Both American Rhapsody and your earlier book, Traveling with the Dead, feel very autobiographical. Can you talk a little about the autobiographical nature of your work?
I suppose it would be true to say my work is autobiographical. At the same time, since I did not know my parents, I must draw upon memories, which are totally unreliable, especially since I have so few. Many of the poems arise from the objects I inherited — a photo of them in Sloppy Joe’s Cuba, their Chickering piano, liquor decanters. I make my mother and father up from these shards. Additionally, I spin stories based on what I heard about them from others. And I romanticize.
Is this autobiography?
That’s a very interesting question. You were four when your parents died. Do you remember them at all?
I have what psychologists call screen memories. A memory of a woman screaming, a memory of a body being carried away . . .
But I don’t know if these are real memories, or if I made them up.
I have a great interest in the literature and psychology of loss and separation. The work of John Bowlby and Winnicott, for example. And my poetry reflects that. But I try not to confine myself to poetry of mourning and elegy.
I liked having similar subject matter in both books. I don’t know if that is something to apologize for. I think if my parents had died when I was four years old, I might write more than a few poems about them.
I sometimes think about the role obsessions play in a writer’s life. Sharon Olds, for example. Her obsession has stood her muse in good stead. And Louise Gluck who returns frequently to her parents, her childhood, marriage. Perhaps most poets do this, but in some it stands out. I once, in jest, when I gave a reading told the audience that I have spent my life writing the same poem. When I think about it, perhaps this is true.
It was so interesting to read American Rhapsody after having read Traveling with the Dead, in part because the books are so different. American Rhapsody is so, well, rhapsodic. It has such stage presence.
American Rhapsody was more of challenge to write. I wanted to reach into history, and also into the present. I wanted to talk about the American dream, including the illegal stuff my father was doing– as was Joseph Kennedy, for example. And also bring illegality up to date with events like Enron. The American dream has been to rise to the top by acquiring money, given that we had no entrenched aristocracy, titles, etc. And so for this book I wrote poems to this aspect of American history. I really learned a lot about how you complete a book.
Did you do a lot of research for the book?
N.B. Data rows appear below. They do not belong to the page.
This design comes from an exercise in tuning for small area on the open sky130 flow, not from production work.
Power is estimated from default activity; no workload was simulated.

==> flow/design.v <==
module motor_driver_wrapper (
input PCLK,
input PRESERN,
input PSEL,
input PENABLE,
output wire PREADY,
output wire PSLVERR,
input PWRITE,
input [31:0] PADDR,
input wire [31:0] PWDATA,
output wire [31:0] PRDATA,
output wire [3:0] pulseX,
output wire [3:0] pulseY,
output wire [3:0] LED,
output wire [1:0] motionstateY
);
reg [1:0] DIRX;
reg [1:0] DIRY;
assign PREADY = 1'b1;
assign PSLVERR = 1'b0;
assign PRDATA = 32'b0;
wire WRITE_EN = PSEL & PENABLE & PWRITE;
always @(posedge PCLK) begin
	if (WRITE_EN && PADDR[3:2] == 2'b00) DIRX <= PWDATA[1:0];
	else if (~PRESERN) DIRX <= 2'b11;
	if (WRITE_EN && PADDR[3:2] == 2'b01) DIRY <= PWDATA[1:0];
	else if (~PRESERN) DIRY <= 2'b11;
end
assign LED = {DIRY[0], DIRY[1], DIRX[0], DIRX[1]};
wire [1:0] msX;
motor_axis_X ax (.clock(PCLK), .reset(PRESERN), .dir(DIRX), .pulse(pulseX), .ms(msX));
motor_axis_Y ay (.clock(PCLK), .reset(PRESERN), .dir(DIRY), .pulse(pulseY), .ms(motionstateY));
endmodule
module motor_axis_X (
	input clock,
	input reset,
	input [1:0] dir,
	output wire [3:0] pulse,
	output reg [1:0] ms
);
localparam STOP = 2'b00, ACCEL = 2'b01, RUN = 2'b10, DECEL = 2'b11;
localparam [8-1:0] BTAPS = 8'b10001110, S0 = 8'b11001111;
localparam [8-1:0] KTAPS = 8'b10001110, A0 = 8'b00010011, KSTART = 8'b00001000, KRUN = 8'b00000101;
reg [8-1:0] b;
reg [8-1:0] a;
reg [8-1:0] k;
reg pclk;
reg [1:0] prevdir;
reg on, x, y;
wire bz = (b[1] & b[2] & b[3] & ~b[4] & ~b[5] & b[6] & b[7]);           
wire bw = (b[0] & b[1] & b[2] & ~b[3] & ~b[4] & b[5] & b[6]);           
wire trig = bz & (a == k);
wire rise = trig & ~pclk;
wire clr = trig | ~reset;
wire [8-1:0] kup = {k[8-2:0], ^(k & KTAPS)};
wire [8-1:0] kdn = {k[0] ^ ^(k[8-1:1] & KTAPS[8-2:0]), k[8-1:1]};
wire k_is_krun = (k[0]);   
wire kstep = ms[0] | (ms[1] ? ~k_is_krun : on);
wire [7:0] knext = kstep ? (ms[1] ? kup : kdn) : k;
always @(posedge clock) begin
	if (clr) b <= S0;
	else b <= {b[8-2:0], ^(b & BTAPS) ^ bw};
	if (clr) a <= A0;
	else if (bw) a <= {a[6:0], ^(a & KTAPS)};
	if (~reset) pclk <= 1'b0;
	else if (trig) pclk <= ~pclk;
end
reg [1:0] nms;
always @* begin
	case (ms)
	STOP:  nms = (dir[0] ^ dir[1]) ? ACCEL : STOP;
	ACCEL: nms = (k[0] & ~k[1] & ~k[4] & ~k[5] & ~k[7]) ? RUN : (prevdir != dir) ? DECEL : ACCEL;
	RUN:   nms = (prevdir != dir) ? DECEL : RUN;
	default: nms = (~k[1] & ~k[2] & ~k[4] & ~k[5] & ~k[7]) ? STOP : DECEL;
	endcase
end
wire decel = (ms == DECEL);
wire back = (dir == 2'b01) | (decel & (dir != 2'b11));
wire fwd = (dir == 2'b10) & ~decel;
always @(posedge clock) begin
	if (~reset) begin
		ms <= STOP;
		k <= KSTART;
		prevdir <= 2'b11;
		on <= 1'b0;
	end else if (rise) begin
		ms <= nms;
		k <= knext;
		prevdir <= dir;
		on <= (ms != STOP);
	end
end
always @(posedge clock) begin
	if (reset & rise) begin
		if (~on) begin
			x <= 1'b1;
			y <= 1'b1;
		end else if (back) begin
			x <= y;
			y <= ~x;
		end else if (fwd) begin
			x <= ~y;
			y <= x;
		end
	end
end
assign pulse = on ? {x, ~x, ~y, y} : 4'b0000;
endmodule
module motor_axis_Y (
	input clock,
	input reset,
	input [1:0] dir,
	output wire [3:0] pulse,
	output reg [1:0] ms
);
localparam STOP = 2'b00, ACCEL = 2'b01, RUN = 2'b10, DECEL = 2'b11;
localparam [7-1:0] BTAPS = 7'b1000001, S0 = 7'b1010100;
localparam [9-1:0] KTAPS = 9'b100001000, A0 = 9'b000000011, KSTART = 9'b101011010, KRUN = 9'b010001000;
reg [7-1:0] b;
reg [9-1:0] a;
reg [9-1:0] k;
reg pclk;
reg [1:0] prevdir;
reg on, x, y;
wire bz = (~b[1] & b[2] & ~b[3] & b[4] & ~b[5] & b[6]);           
wire bw = (~b[0] & b[1] & ~b[2] & b[3] & ~b[4] & b[5]);           
wire trig = bz & (a == k);
wire rise = trig & ~pclk;
wire clr = trig | ~reset;
wire [9-1:0] kup = {k[9-2:0], ^(k & KTAPS)};
wire [9-1:0] kdn = {k[0] ^ ^(k[9-1:1] & KTAPS[9-2:0]), k[9-1:1]};
wire k_is_krun = (~k[2]);   
wire kstep = ms[0] | (ms[1] ? ~k_is_krun : on);
wire [8:0] knext = kstep ? (ms[1] ? kup : kdn) : k;
always @(posedge clock) begin
	if (clr) b <= S0;
	else b <= {b[7-2:0], ^(b & BTAPS) ^ bw};
	if (clr) a <= A0;
	else if (bw) a <= {a[7:0], ^(a & KTAPS)};
	if (~reset) pclk <= 1'b0;
	else if (trig) pclk <= ~pclk;
end
reg [1:0] nms;
always @* begin
	case (ms)
	STOP:  nms = (dir[0] ^ dir[1]) ? ACCEL : STOP;
	ACCEL: nms = (~k[0] & ~k[1] & ~k[2] & ~k[4] & ~k[5] & ~k[6]) ? RUN : (prevdir != dir) ? DECEL : ACCEL;
	RUN:   nms = (prevdir != dir) ? DECEL : RUN;
	default: nms = (~k[0] & k[1] & ~k[2] & k[3] & k[4] & ~k[5]) ? STOP : DECEL;
	endcase
end
wire decel = (ms == DECEL);
wire back = (dir == 2'b01) | (decel & (dir != 2'b11));
wire fwd = (dir == 2'b10) & ~decel;
always @(posedge clock) begin
	if (~reset) begin
		ms <= STOP;
		k <= KSTART;
		prevdir <= 2'b11;
		on <= 1'b0;
	end else if (rise) begin
		ms <= nms;
		k <= knext;
		prevdir <= dir;
		on <= (ms != STOP);
	end
end
always @(posedge clock) begin
	if (reset & rise) begin
		if (~on) begin
			x <= 1'b1;
			y <= 1'b1;
		end else if (back) begin
			x <= y;
			y <= ~x;
		end else if (fwd) begin
			x <= ~y;
			y <= x;
		end
	end
end
assign pulse = on ? {x, ~x, ~y, y} : 4'b0000;
endmodule
Settings: LEC_CHECK=0, CAP_MARGIN=20, CORE_MARGIN=2, CORE_UTILIZATION=40, SLEW_MARGIN=20; clock period 10.0 ns.
run.sh (not shown) runs the stock make flow with config.mk's settings and CLKGATE_MAP_FILE= SYNTH_SCRIPT=/design/flow/synth_recipe.tcl, a recipe that flattens the netlist after the stock synthesis.
Edit:
--- a/flow/design.v
+++ b/flow/design.v
@@ -55,7 +55,13 @@
 wire [8-1:0] kup = {k[8-2:0], ^(k & KTAPS)};
 wire [8-1:0] kdn = {k[0] ^ ^(k[8-1:1] & KTAPS[8-2:0]), k[8-1:1]};
-wire k_is_krun = (k[0]);   
-wire kstep = ms[0] | (ms[1] ? ~k_is_krun : on);
-wire [7:0] knext = kstep ? (ms[1] ? kup : kdn) : k;
+reg [8-1:0] knext;
+always @* begin
+	case (ms)
+	STOP:  knext = KSTART;
+	ACCEL: knext = kdn;
+	RUN:   knext = KRUN;
+	default: knext = kup;
+	endcase
+end
 always @(posedge clock) begin
 	if (clr) b <= S0;
@@ -130,7 +136,13 @@
 wire [9-1:0] kup = {k[9-2:0], ^(k & KTAPS)};
 wire [9-1:0] kdn = {k[0] ^ ^(k[9-1:1] & KTAPS[9-2:0]), k[9-1:1]};
-wire k_is_krun = (~k[2]);   
-wire kstep = ms[0] | (ms[1] ? ~k_is_krun : on);
-wire [8:0] knext = kstep ? (ms[1] ? kup : kdn) : k;
+reg [9-1:0] knext;
+always @* begin
+	case (ms)
+	STOP:  knext = KSTART;
+	ACCEL: knext = kdn;
+	RUN:   knext = KRUN;
+	default: knext = kup;
+	endcase
+end
 always @(posedge clock) begin
 	if (clr) b <= S0;
Outcome: The new run completed with no timing, DRC or antenna violations; worst setup slack gets worse by 16 ps; maximum frequency decreases by 0.42%; area after synthesis shrinks by 1.4%; cell area decreases by 2.2%; global-route usage went down by 1.2 points; worst hold slack is worse by 8.4 ps; power grows by 0.33%; via count went down by 6.7%; sequential power hardly moves; clock power is higher by about 2%; first-iteration DRC count came out lower by 43%; final cell count falls by 2.6%.
Function was not checked in any run of this note: the RTL went through the layout flow alone.

port drivers added, routing unchanged:
No port has a modelled driver above. Below, the same layouts with a new extraction and two added sets of constraints. Step 1, drivers: a clkbuf_16 drives PCLK and a buf_2 each remaining input, both assumed. Step 2, shift: input delay + t, output delay - t, t = (earliest + latest rising clock arrival at the registers) / 2. This alone moves slack from input paths to output paths. Three values: ideal ports, drivers, drivers and shift; two values: the first two.
run | shift t [ns] | slack for setup (ns) | worst setup path at the end | latest minus earliest clock arrival (ns)
the first run | 0.377 | 6.219 / 6.188 / 6.158 | input to register | 0.010 / 0.010
the second run | 0.365 | 6.203 / 6.173 / 6.326 | input to register | 0.009 / 0.009
After both steps every run listed still meets setup and hold. The setup slack of the first run, which loses most, moves by -0.031 ns with the drivers and by -0.061 ns with both steps.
I always do research especially in reference to historical events and dates such as the Volstead Act, President Harding’s administration, the Enron Scandal. When it comes to my parents’ lives, I rely on the few memories I have of them, what my aunts and uncles told me about them, and what I invent. I have always been interested in history and so many of the people I write about, Josephine Baker, for example, are figures I have read about. As I said previously, my poetry is a combination of fact and imagination.